Stored items
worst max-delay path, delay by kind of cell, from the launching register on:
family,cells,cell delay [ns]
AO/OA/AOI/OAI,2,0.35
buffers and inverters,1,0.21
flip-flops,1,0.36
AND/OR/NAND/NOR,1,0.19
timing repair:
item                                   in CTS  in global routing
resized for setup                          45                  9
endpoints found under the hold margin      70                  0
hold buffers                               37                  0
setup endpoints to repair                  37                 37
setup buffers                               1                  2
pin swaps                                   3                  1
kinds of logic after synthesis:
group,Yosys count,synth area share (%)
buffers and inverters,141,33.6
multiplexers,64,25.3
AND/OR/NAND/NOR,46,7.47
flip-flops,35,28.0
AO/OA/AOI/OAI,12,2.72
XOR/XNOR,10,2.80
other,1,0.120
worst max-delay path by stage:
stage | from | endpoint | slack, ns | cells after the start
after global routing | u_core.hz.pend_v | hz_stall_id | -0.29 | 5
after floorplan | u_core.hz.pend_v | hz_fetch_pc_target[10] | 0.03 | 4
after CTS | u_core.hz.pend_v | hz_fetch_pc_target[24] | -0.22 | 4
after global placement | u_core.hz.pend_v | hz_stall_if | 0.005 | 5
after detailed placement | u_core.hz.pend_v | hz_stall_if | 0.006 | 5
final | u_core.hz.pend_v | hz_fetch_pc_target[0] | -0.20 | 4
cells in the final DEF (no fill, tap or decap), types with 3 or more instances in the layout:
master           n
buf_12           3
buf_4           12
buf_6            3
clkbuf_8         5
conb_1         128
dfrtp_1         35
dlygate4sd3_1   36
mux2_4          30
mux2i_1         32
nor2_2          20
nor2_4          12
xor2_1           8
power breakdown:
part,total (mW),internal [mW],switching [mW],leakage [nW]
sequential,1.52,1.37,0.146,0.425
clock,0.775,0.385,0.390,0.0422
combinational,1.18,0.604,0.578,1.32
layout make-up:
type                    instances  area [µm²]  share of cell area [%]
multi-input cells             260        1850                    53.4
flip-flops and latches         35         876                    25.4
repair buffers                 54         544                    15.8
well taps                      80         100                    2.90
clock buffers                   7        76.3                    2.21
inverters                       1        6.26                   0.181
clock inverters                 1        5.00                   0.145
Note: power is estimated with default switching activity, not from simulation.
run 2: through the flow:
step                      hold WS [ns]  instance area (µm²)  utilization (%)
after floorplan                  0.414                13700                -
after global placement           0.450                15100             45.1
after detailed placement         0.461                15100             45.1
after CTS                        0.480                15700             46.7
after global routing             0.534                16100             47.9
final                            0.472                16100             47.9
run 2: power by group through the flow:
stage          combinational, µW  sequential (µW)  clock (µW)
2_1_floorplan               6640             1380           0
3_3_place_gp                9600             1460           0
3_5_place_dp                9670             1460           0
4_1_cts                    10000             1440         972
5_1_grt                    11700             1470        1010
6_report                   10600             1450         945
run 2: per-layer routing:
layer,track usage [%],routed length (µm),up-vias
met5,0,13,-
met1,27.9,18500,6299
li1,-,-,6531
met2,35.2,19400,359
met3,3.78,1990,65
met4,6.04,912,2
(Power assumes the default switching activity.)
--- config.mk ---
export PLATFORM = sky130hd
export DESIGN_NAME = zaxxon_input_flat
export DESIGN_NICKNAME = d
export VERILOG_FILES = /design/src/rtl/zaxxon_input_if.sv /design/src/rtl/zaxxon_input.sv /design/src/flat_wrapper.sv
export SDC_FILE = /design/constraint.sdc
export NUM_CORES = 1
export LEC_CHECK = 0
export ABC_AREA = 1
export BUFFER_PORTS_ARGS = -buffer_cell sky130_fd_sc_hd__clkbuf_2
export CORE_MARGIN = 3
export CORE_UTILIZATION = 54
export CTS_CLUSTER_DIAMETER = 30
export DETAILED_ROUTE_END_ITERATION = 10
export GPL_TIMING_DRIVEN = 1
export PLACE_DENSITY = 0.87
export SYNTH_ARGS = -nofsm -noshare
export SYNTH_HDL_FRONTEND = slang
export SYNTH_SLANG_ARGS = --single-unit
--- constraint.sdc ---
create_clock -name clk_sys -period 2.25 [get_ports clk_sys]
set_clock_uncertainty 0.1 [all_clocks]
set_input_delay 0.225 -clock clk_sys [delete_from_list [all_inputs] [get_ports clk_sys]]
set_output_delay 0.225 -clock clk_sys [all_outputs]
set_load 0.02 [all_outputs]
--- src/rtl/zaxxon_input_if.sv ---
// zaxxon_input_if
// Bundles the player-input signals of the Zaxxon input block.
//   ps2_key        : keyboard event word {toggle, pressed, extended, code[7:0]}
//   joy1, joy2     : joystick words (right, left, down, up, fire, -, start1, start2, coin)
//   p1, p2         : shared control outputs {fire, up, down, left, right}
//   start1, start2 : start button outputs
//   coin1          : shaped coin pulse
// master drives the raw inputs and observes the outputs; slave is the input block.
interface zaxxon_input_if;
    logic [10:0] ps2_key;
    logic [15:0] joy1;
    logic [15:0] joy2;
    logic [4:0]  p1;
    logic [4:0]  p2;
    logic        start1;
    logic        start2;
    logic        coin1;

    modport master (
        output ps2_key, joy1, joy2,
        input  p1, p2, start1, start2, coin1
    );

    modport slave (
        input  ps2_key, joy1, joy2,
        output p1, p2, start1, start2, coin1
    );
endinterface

Exercise brief> If a line in the entries contains "endpoints", copy it.

Solution to the exercise>
endpoints found under the hold margin      70                  0
setup endpoints to repair                  37                 37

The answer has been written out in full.